A questa regola non sfugge nemmeno Egor, che vede riacutizzarsi le sue antiche ossessioni e che per la prima volta prende coscienza di quanto gli importi vivere: proprio stando a stretto contatto con la morte, infatti, il giovane capisce che vuole davvero vivere, che in guerra la posta in gioco – la vita degli uomini – è assurdamente e inutilmente alta.
Tra le scene di guerra – serrate, tese, caratterizzate da dialoghi secchi che rimbalzano come palline da ping-pong e da un linguaggio spesso troppo cruento – di tanto in tanto fanno capolino immagini di vita quotidiana, istantanee risalenti all’infanzia del protagonista o alla sua storia con la bella Daša, rimasta a casa ad aspettarlo.
I ricordi di Egor vengono trasfigurati dalla memoria, la fidanzata e la vita in tempo di pace vengono evocati come sogni a occhi aperti, circondati da un’aura di tenerezza e malinconia, con un linguaggio che evoca bene sensazioni come il rimpianto e la tristezza.
La figura di Daša risalta in maniera particolarmente sensuale, ma la felicità dell’amore per la giovane si perde presto nel labirinto di ossessioni e gelosie che affliggono Egor fin dalla primissima infanzia, da quando, cioè, suo padre e morto e lui si è attaccato in maniera morbosa a una cagnetta di nome Daisy. Allo stesso modo, nel rapporto con la sensuale Daša il giovane non riesce a prescindere dal passato di lei, dagli uomini che ha avuto prima di lui; l’ossessione lo rende profondamente infelice, eppure egli prova un gusto quasi perverso nel crogiolarsi nel proprio dolore, nell’insistere col pensiero e col ricordo sugli argomenti che gli fanno più male.

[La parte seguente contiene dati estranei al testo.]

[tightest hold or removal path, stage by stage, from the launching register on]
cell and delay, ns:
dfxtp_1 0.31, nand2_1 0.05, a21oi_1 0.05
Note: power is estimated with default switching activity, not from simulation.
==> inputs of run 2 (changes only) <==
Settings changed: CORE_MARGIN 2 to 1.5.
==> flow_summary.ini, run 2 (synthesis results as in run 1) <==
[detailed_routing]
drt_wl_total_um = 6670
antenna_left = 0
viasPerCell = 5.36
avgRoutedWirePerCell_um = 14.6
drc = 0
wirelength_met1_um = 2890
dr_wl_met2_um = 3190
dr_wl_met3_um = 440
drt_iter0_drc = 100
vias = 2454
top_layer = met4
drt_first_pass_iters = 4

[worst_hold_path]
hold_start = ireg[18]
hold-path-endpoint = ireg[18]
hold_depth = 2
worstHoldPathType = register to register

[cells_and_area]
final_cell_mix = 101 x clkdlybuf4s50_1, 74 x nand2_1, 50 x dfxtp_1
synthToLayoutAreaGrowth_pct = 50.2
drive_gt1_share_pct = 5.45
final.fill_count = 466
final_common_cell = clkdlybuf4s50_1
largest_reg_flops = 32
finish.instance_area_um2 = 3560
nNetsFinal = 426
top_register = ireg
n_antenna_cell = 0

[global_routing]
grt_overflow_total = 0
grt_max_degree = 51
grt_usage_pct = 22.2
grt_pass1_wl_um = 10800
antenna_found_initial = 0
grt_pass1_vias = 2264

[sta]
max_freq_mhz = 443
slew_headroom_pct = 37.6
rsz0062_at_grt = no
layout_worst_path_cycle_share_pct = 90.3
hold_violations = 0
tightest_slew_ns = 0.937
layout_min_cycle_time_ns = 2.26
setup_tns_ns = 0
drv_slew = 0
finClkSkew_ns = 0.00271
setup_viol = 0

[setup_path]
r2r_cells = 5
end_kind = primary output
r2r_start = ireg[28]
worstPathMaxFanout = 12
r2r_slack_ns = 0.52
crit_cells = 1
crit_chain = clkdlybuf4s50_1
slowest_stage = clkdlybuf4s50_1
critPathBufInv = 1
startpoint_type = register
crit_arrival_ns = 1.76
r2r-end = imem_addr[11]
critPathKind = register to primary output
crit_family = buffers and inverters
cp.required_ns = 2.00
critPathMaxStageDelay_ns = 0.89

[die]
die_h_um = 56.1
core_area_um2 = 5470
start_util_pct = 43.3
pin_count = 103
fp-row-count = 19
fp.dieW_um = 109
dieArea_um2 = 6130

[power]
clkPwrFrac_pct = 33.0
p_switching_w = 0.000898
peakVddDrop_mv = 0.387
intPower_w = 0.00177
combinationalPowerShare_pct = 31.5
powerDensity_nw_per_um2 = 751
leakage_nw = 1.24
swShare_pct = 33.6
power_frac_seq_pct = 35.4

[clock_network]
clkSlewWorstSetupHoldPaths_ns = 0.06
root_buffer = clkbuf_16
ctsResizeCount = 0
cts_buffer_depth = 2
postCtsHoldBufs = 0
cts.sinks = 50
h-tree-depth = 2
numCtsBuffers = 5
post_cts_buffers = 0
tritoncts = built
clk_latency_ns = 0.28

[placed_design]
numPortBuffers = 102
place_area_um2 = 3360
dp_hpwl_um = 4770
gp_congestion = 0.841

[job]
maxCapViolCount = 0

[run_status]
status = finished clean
<file path="config.mk">
export PLATFORM = sky130hd
export DESIGN_NAME = ks_adder_pipe
export DESIGN_NICKNAME = d
export VERILOG_FILES = /design/src/rtl/ks_pkg.sv /design/src/rtl/ks_adder_pipe_prefix_level.sv /design/src/rtl/ks_adder_pipe.sv
export SDC_FILE = /design/constraint.sdc
export NUM_CORES = 1
export LEC_CHECK = 0
export ABC_CLOCK_PERIOD_IN_PS = 2500
export CAP_MARGIN = 20
export CORE_UTILIZATION = 45
export CTS_BUF_LIST = sky130_fd_sc_hd__clkbuf_8
export DETAILED_ROUTE_END_ITERATION = 12
export PLACE_DENSITY = 0.74
export SYNTH_ARGS = -nofsm -noshare
export SYNTH_HDL_FRONTEND = slang
export SYNTH_SLANG_ARGS = --single-unit
</file>
<file path="constraint.sdc">
create_clock -name clk -period 2.5 [get_ports clk]
set_input_delay 0.25 -clock clk [delete_from_list [all_inputs] [get_ports clk]]
set_output_delay 0.25 -clock clk [all_outputs]
set_load 0.03 [all_outputs]
</file>
## src/rtl/rstmgr_pwr_seq.sv

```systemverilog
// Reset sequencer: turns per-domain lifecycle/system reset requests into ordered,
// release-stretched source resets and keeps sticky per-domain reset-cause flags.
module rstmgr_pwr_seq #(
  parameter int unsigned PowerDomains = 2,
  parameter int unsigned RelCycles    = 4
) (
  input  logic                    clk_i,
  input  logic                    rst_i,
  input  logic [PowerDomains-1:0] rst_lc_req_i,
  input  logic [PowerDomains-1:0] rst_sys_req_i,
  input  logic [1:0]              reset_cause_i,
  input  logic                    cause_clr_i,
  output logic [PowerDomains-1:0] rst_lc_src_n_o,
  output logic [PowerDomains-1:0] rst_sys_src_n_o,
  output logic [PowerDomains-1:0] cause_hw_o,
  output logic [PowerDomains-1:0] cause_lp_o,
  output logic                    seq_busy_o
);

  localparam int unsigned     CntW        = $clog2(RelCycles + 1);
  localparam logic [CntW-1:0] CntLast     = CntW'(RelCycles - 1);
  localparam logic [1:0]      CauseLowPwr = 2'd1;
  localparam logic [1:0]      CauseHwReq  = 2'd2;

  typedef enum logic [1:0] {
    TreeAsserted = 2'd0,
    TreeStretch  = 2'd1,
    TreeReleased = 2'd2
  } tree_state_e;

  typedef struct packed {
    tree_state_e     state;
    logic [CntW-1:0] cnt;
  } tree_t;

  localparam tree_t TreeReset = '{state: TreeAsserted, cnt: '0};

  tree_t lc_q  [PowerDomains];
  tree_t lc_d  [PowerDomains];
  tree_t sys_q [PowerDomains];
  tree_t sys_d [PowerDomains];

  logic [PowerDomains-1:0] lc_released;
  logic [PowerDomains-1:0] lc_perm;
  logic [PowerDomains-1:0] sys_req_eff;
  logic [PowerDomains-1:0] lc_enter;
  logic [PowerDomains-1:0] sys_enter;
  logic [PowerDomains-1:0] set_hw;
  logic [PowerDomains-1:0] set_lp;

  // A request always wins; permission only gates leaving ASSERTED and staying in STRETCH.
  function automatic tree_t tree_next(tree_t cur, logic req, logic perm);
    tree_t nxt;
    nxt = cur;
    if (req) begin
      nxt = TreeReset;
    end else begin
      case (cur.state)
        TreeAsserted: begin
          if (perm) nxt = '{state: TreeStretch, cnt: '0};
        end
        TreeStretch: begin
          if (!perm)                 nxt = TreeReset;
          else if (cur.cnt == CntLast) nxt = '{state: TreeReleased, cnt: '0};
          else                       nxt.cnt = cur.cnt + CntW'(1);
        end
        TreeReleased: nxt = cur;
        default:      nxt = TreeReset;
      endcase
    end
    return nxt;
  endfunction

  // NOTE: every always_comb output gets a default before any conditional
  // assignment so no path leaves it unassigned and no latch is inferred.
  always_comb begin
    lc_released = '0;
    for (int i = 0; i < PowerDomains; i++) begin
      lc_released[i] = (lc_q[i].state == TreeReleased);
    end
  end

  always_comb begin
    lc_perm     = '0;
    sys_req_eff = '0;
    for (int i = 0; i < PowerDomains; i++) begin
      lc_perm[i]     = (i == 0) ? 1'b1 : lc_released[0];
      sys_req_eff[i] = rst_sys_req_i[i] | rst_lc_req_i[i] | ~lc_released[i];
    end
  end

  always_comb begin
    for (int i = 0; i < PowerDomains; i++) begin
      lc_d[i]      = tree_next(lc_q[i], rst_lc_req_i[i], lc_perm[i]);
      sys_d[i]     = tree_next(sys_q[i], sys_req_eff[i], 1'b1);
      lc_enter[i]  = (lc_q[i].state != TreeAsserted) && (lc_d[i].state == TreeAsserted);
      sys_enter[i] = (sys_q[i].state != TreeAsserted) && (sys_d[i].state == TreeAsserted);
    end
  end

  assign set_hw = (lc_enter | sys_enter) & {PowerDomains{reset_cause_i == CauseHwReq}};
  assign set_lp = (lc_enter | sys_enter) & {PowerDomains{reset_cause_i == CauseLowPwr}};

  // NOTE: state registers use non-blocking assignments so every flop samples
  // the pre-edge values regardless of statement order.
  always_ff @(posedge clk_i or posedge rst_i) begin
    if (rst_i) begin
      for (int i = 0; i < PowerDomains; i++) begin
        lc_q[i]  <= TreeReset;
        sys_q[i] <= TreeReset;
      end
      cause_hw_o <= '0;
      cause_lp_o <= '0;
    end else begin
      for (int i = 0; i < PowerDomains; i++) begin
        lc_q[i]  <= lc_d[i];
        sys_q[i] <= sys_d[i];
      end
      // A set in the same cycle as a clear must survive the clear.
      cause_hw_o <= (cause_hw_o & ~{PowerDomains{cause_clr_i}}) | set_hw;
      cause_lp_o <= (cause_lp_o & ~{PowerDomains{cause_clr_i}}) | set_lp;
    end
  end

  // Outputs decode state flops only, so inputs never reach them combinationally.
  always_comb begin
    rst_lc_src_n_o  = '0;
    rst_sys_src_n_o = '0;
    seq_busy_o      = 1'b0;
    for (int i = 0; i < PowerDomains; i++) begin
      rst_lc_src_n_o[i]  = (lc_q[i].state == TreeReleased);
      rst_sys_src_n_o[i] = (sys_q[i].state == TreeReleased);
      seq_busy_o = seq_busy_o | (lc_q[i].state == TreeStretch) | (sys_q[i].state == TreeStretch);
    end
  end

endmodule

```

Il suo sottile masochismo si scontra tuttavia con la lineare semplicità di Daša, il cui amore è inconsapevolmente crudele, oltre che insufficiente per sua stessa natura: per quanto grande, infatti, nessun amore è in grado di colmare il vuoto affettivo di Egor, sospeso in una dimensione solo sua, una dimensione patologica per vocazione, che vede nella guerra il suo coronamento ideale.